____ Given records

[src/rtl/axi_reg_pkg.sv]
// axi_reg_pkg: shared response codes and enums for the AXI4-Lite register bridge.
package axi_reg_pkg;
    localparam logic [1:0] RESP_OKAY   = 2'b00;
    localparam logic [1:0] RESP_SLVERR = 2'b10;
    typedef enum logic [2:0] {IDLE, WACC, WRESP, RACC, RRESP} bridge_state_e;
    typedef enum logic {PRIO_WRITE, PRIO_READ} prio_e;
endpackage

[src/rtl/axi_lite_reg_bridge.sv]
// axi_lite_reg_bridge: AXI4-Lite slave to one-cycle register-port strobe bridge.
// Optional address range check enabled by AXI_LITE_REG_BRIDGE_RANGE_CHECK_EN.
module axi_lite_reg_bridge
    import axi_reg_pkg::*;
#(
    parameter int                    ADDR_WIDTH = 64,
    parameter int                    DATA_WIDTH = 64,
    parameter int                    ID_WIDTH   = 4,
    parameter logic [ADDR_WIDTH-1:0] ADDR_SPAN  = 'h800
) (
    input  logic                    clk_i,
    input  logic                    rst_ni,
    input  logic                    aw_valid_i,
    output logic                    aw_ready_o,
    input  logic [ADDR_WIDTH-1:0]   aw_addr_i,
    input  logic [ID_WIDTH-1:0]     aw_id_i,
    input  logic                    w_valid_i,
    output logic                    w_ready_o,
    input  logic [DATA_WIDTH-1:0]   w_data_i,
    input  logic [DATA_WIDTH/8-1:0] w_strb_i,
    output logic                    b_valid_o,
    input  logic                    b_ready_i,
    output logic [1:0]              b_resp_o,
    output logic [ID_WIDTH-1:0]     b_id_o,
    input  logic                    ar_valid_i,
    output logic                    ar_ready_o,
    input  logic [ADDR_WIDTH-1:0]   ar_addr_i,
    input  logic [ID_WIDTH-1:0]     ar_id_i,
    output logic                    r_valid_o,
    input  logic                    r_ready_i,
    output logic [DATA_WIDTH-1:0]   r_data_o,
    output logic [1:0]              r_resp_o,
    output logic [ID_WIDTH-1:0]     r_id_o,
    output logic                    r_last_o,
    output logic [ADDR_WIDTH-1:0]   address_o,
    output logic                    en_o,
    output logic                    we_o,
    output logic [DATA_WIDTH/8-1:0] be_o,
    output logic [DATA_WIDTH-1:0]   data_o,
    input  logic [DATA_WIDTH-1:0]   data_i
);
`ifdef AXI_LITE_REG_BRIDGE_RANGE_CHECK_EN
    localparam bit RANGE_CHECK = 1'b1;
`else
    localparam bit RANGE_CHECK = 1'b0;
`endif
    localparam int STRB_WIDTH = DATA_WIDTH / 8;

    bridge_state_e         state_q, state_d;
    prio_e                 prio_q, prio_d;
    logic                  aw_held_q, aw_held_d, w_held_q, w_held_d;
    logic [ADDR_WIDTH-1:0] aw_addr_q, aw_addr_d, ar_addr_q, ar_addr_d;
    logic [ID_WIDTH-1:0]   aw_id_q, aw_id_d, ar_id_q, ar_id_d;
    logic [DATA_WIDTH-1:0] w_data_q, w_data_d, r_data_q, r_data_d;
    logic [STRB_WIDTH-1:0] w_strb_q, w_strb_d;
    logic [1:0]            resp_q, resp_d;
    logic                  idle, acc, range_err, aw_hs, w_hs, ar_hs;
    logic [ADDR_WIDTH-1:0] acc_addr;

    always_ff @(posedge clk_i or negedge rst_ni) begin
        if (!rst_ni) state_q <= IDLE;
        else         state_q <= state_d;
    end

    always_comb begin
        state_d = state_q;
        case (state_q)
            IDLE:    state_d = ((aw_hs | aw_held_q) & (w_hs | w_held_q)) ? WACC : ar_hs ? RACC : IDLE;
            WACC:    state_d = WRESP;
            WRESP:   state_d = b_ready_i ? IDLE : WRESP;
            RACC:    state_d = RRESP;
            RRESP:   state_d = r_ready_i ? IDLE : RRESP;
            default: state_d = IDLE;
        endcase
    end

    // Readys may look at the other channel's valid; valids only ever follow state.
    always_comb begin
        idle       = state_q == IDLE;
        aw_ready_o = idle & !aw_held_q & !(ar_valid_i & (prio_q == PRIO_READ) & !w_held_q);
        w_ready_o  = idle & !w_held_q & !(ar_valid_i & (prio_q == PRIO_READ) & !aw_held_q);
        ar_ready_o = idle & !aw_held_q & !w_held_q & !(aw_valid_i & (prio_q == PRIO_WRITE));
        aw_hs      = aw_valid_i & aw_ready_o;
        w_hs       = w_valid_i & w_ready_o;
        ar_hs      = ar_valid_i & ar_ready_o;
        acc        = (state_q == WACC) | (state_q == RACC);
        acc_addr   = (state_q == WACC) ? aw_addr_q : (state_q == RACC) ? ar_addr_q : '0;
        range_err  = RANGE_CHECK && (acc_addr >= ADDR_SPAN);
        en_o       = acc & !range_err;
        we_o       = en_o & (state_q == WACC);
        address_o  = acc_addr;
        data_o     = (state_q == WACC) ? w_data_q : '0;
        be_o       = (state_q == WACC) ? w_strb_q : '0;
        b_valid_o  = state_q == WRESP;
        b_id_o     = aw_id_q;
        b_resp_o   = resp_q;
        r_valid_o  = state_q == RRESP;
        r_id_o     = ar_id_q;
        r_data_o   = r_data_q;
        r_resp_o   = resp_q;
        r_last_o   = 1'b1;
    end

    always_comb begin
        aw_held_d = (state_q == WRESP && b_ready_i) ? 1'b0 : aw_held_q | aw_hs;
        w_held_d  = (state_q == WRESP && b_ready_i) ? 1'b0 : w_held_q | w_hs;
        aw_addr_d = aw_hs ? aw_addr_i : aw_addr_q;
        aw_id_d   = aw_hs ? aw_id_i : aw_id_q;
        w_data_d  = w_hs ? w_data_i : w_data_q;
        w_strb_d  = w_hs ? w_strb_i : w_strb_q;
        ar_addr_d = ar_hs ? ar_addr_i : ar_addr_q;
        ar_id_d   = ar_hs ? ar_id_i : ar_id_q;
        r_data_d  = (state_q == RACC) ? (range_err ? '0 : data_i) : r_data_q;
        resp_d    = acc ? (range_err ? RESP_SLVERR : RESP_OKAY) : resp_q;
        prio_d    = (state_q == WACC) ? PRIO_READ : (state_q == RACC) ? PRIO_WRITE : prio_q;
    end

    always_ff @(posedge clk_i or negedge rst_ni) begin
        if (!rst_ni) begin
            prio_q    <= PRIO_WRITE;
            aw_held_q <= 1'b0;
            w_held_q  <= 1'b0;
            aw_addr_q <= '0;
            aw_id_q   <= '0;
            w_data_q  <= '0;
            w_strb_q  <= '0;
            ar_addr_q <= '0;
            ar_id_q   <= '0;
            r_data_q  <= '0;
            resp_q    <= RESP_OKAY;
        end else begin
            prio_q    <= prio_d;
            aw_held_q <= aw_held_d;
            w_held_q  <= w_held_d;
            aw_addr_q <= aw_addr_d;
            aw_id_q   <= aw_id_d;
            w_data_q  <= w_data_d;
            w_strb_q  <= w_strb_d;
            ar_addr_q <= ar_addr_d;
            ar_id_q   <= ar_id_d;
            r_data_q  <= r_data_d;
            resp_q    <= resp_d;
        end
    end
endmodule

[config.mk]
export PLATFORM = sky130hd
export DESIGN_NAME = axi_lite_reg_bridge
export DESIGN_NICKNAME = d
export VERILOG_FILES = /design/src/rtl/axi_reg_pkg.sv /design/src/rtl/axi_lite_reg_bridge.sv
export SDC_FILE = /design/constraint.sdc
export NUM_CORES = 1
export LEC_CHECK = 0
export ABC_AREA = 1
export CORE_AREA = 2 2 193 195
export CTS_BUF_LIST = sky130_fd_sc_hd__clkbuf_4 sky130_fd_sc_hd__clkbuf_8
export DETAILED_ROUTE_END_ITERATION = 8
export DIE_AREA = 0 0 195 197
export PLACE_DENSITY = 0.73
export RECOVER_POWER = 100
export SLEW_MARGIN = 40
export SYNTH_ARGS = -nofsm -noshare
export SYNTH_HDL_FRONTEND = slang
export SYNTH_SLANG_ARGS = --single-unit
export TNS_END_PERCENT = 5
[constraint.sdc]
create_clock -name clk_i -period 2.5 [get_ports clk_i]
set_input_delay 0.5 -clock clk_i [delete_from_list [all_inputs] [get_ports clk_i]]
set_output_delay 0.5 -clock clk_i [all_outputs]
set_load 0.03 [all_outputs]
## Word level (Yosys, flattened, before mapping)

Cells that the tools add are included.

| cells by class | value |
|---|---|
| equality and inequality tests | 4 |
| muxes and demuxes | 13 |
| bitwise gates (word level) | 19 |
| reduce and logical (&&, ||, !) cells | 8 |

Operators by type and width:

| cell | count |
|---|---|
| 64-bit two-way mux | 3 |
| 1-bit bitwise AND | 15 |
| 3-bit case mux with 5 select lines | 1 |
| 8-bit two-way mux | 1 |
| 3-bit by 2-bit == test with 1-bit output, second input constant | 2 |
| 2-bit two-way mux | 3 |
| 1-bit logical NOT | 5 |
| 1-bit two-way mux | 4 |
| 3-bit by 1-bit == test with 1-bit output, second input constant | 1 |
| 3-bit == test, second input constant | 1 |
| 3-bit logical NOT | 1 |
| 3-bit two-way mux | 1 |
| 1-bit bitwise OR | 3 |
| 2-bit nonzero test | 1 |
| 1-bit logical AND | 1 |
| 1-bit NOT | 1 |

| word-level totals | value |
|---|---|
| register bits after elaboration | 278 |
| bits of input ports | 279 |
| output and inout port bits | 220 |
| word-level logic and storage cells | 55 |

## Depth between registers and ports, before layout

Gate-level depths: netlist (run 1).

| logic depth | value |
|---|---|
| depth after elaboration | 9 |
| mapped depth | 9 |
| mapped depth without buffers | 7 |

## Least setup slack after synthesis (run 1)

Ideal clock, no wire load.

| timing path | value |
|---|---|
| path type | register -> output |
| from | register state_q[0] |
| to | output address_o[54] |
| data arrival time | 2.044 ns |
| data required time | 2.000 ns |
| setup slack | -0.044 ns |
| stages on the path, launching flop included | 7 |
| cells stage by stage | dfrtp_1 inv_1 nor2_1 inv_1 nor2_1 clkbuf_1 a22o_1 |

| between the ends | value |
|---|---|
| cells in the longest elaborated chain, start to end | 3 |
| elaborated cells on any way between the ends | 4 |
| those cells by class | eq/ne: 2; mux: 2 |

RTL lines:

| what | line | source |
|---|---|---|
| from (decl) | axi_lite_reg_bridge.sv:49 | `bridge_state_e state_q, state_d;` |
| from (signal assigned) | axi_lite_reg_bridge.sv:62 | `else state_q <= state_d;` |
| 3-bit by 2-bit == test with 1-bit output | axi_lite_reg_bridge.sv:87 | `acc_addr = (state_q == WACC) ? aw_addr_q : (state_q == RACC) ? ar_addr_q : '0;` |
| 64-bit two-way mux | axi_lite_reg_bridge.sv:87 |  |
| 64-bit two-way mux * | axi_lite_reg_bridge.sv:87 |  |
| to (decl) | axi_lite_reg_bridge.sv:35 | `output logic [ADDR_WIDTH-1:0] address_o,` |

Mark *: on every way between the ends. The rest lies on a longest branch, timed or not.

## Worst setup path in the final report (run 1)

| timing path | value |
|---|---|
| from | register state_q[2] |
| to | output data_o[53] |

| between the ends | value |
|---|---|
| cells in the longest elaborated chain, start to end | 2 |

RTL lines:

| what | line | source |
|---|---|---|
| 3-bit by 1-bit == test with 1-bit output | axi_lite_reg_bridge.sv:92 | `data_o = (state_q == WACC) ? w_data_q : '0;` |
| 64-bit two-way mux | axi_lite_reg_bridge.sv:92 |  |
| to (decl) | axi_lite_reg_bridge.sv:39 | `output logic [DATA_WIDTH-1:0] data_o,` |

No other way between the ends.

________

Task goal:
For this exercise, copy word for word the line that contains "from (signal assigned)" and every line after it, ending with the last line of the entries above.

Exercise answer:
| from (signal assigned) | axi_lite_reg_bridge.sv:62 | `else state_q <= state_d;` |
| 3-bit by 2-bit == test with 1-bit output | axi_lite_reg_bridge.sv:87 | `acc_addr = (state_q == WACC) ? aw_addr_q : (state_q == RACC) ? ar_addr_q : '0;` |
| 64-bit two-way mux | axi_lite_reg_bridge.sv:87 |  |
| 64-bit two-way mux * | axi_lite_reg_bridge.sv:87 |  |
| to (decl) | axi_lite_reg_bridge.sv:35 | `output logic [ADDR_WIDTH-1:0] address_o,` |

Mark *: on every way between the ends. The rest lies on a longest branch, timed or not.

## Worst setup path in the final report (run 1)

| timing path | value |
|---|---|
| from | register state_q[2] |
| to | output data_o[53] |

| between the ends | value |
|---|---|
| cells in the longest elaborated chain, start to end | 2 |

RTL lines:

| what | line | source |
|---|---|---|
| 3-bit by 1-bit == test with 1-bit output | axi_lite_reg_bridge.sv:92 | `data_o = (state_q == WACC) ? w_data_q : '0;` |
| 64-bit two-way mux | axi_lite_reg_bridge.sv:92 |  |
| to (decl) | axi_lite_reg_bridge.sv:39 | `output logic [DATA_WIDTH-1:0] data_o,` |

No other way between the ends.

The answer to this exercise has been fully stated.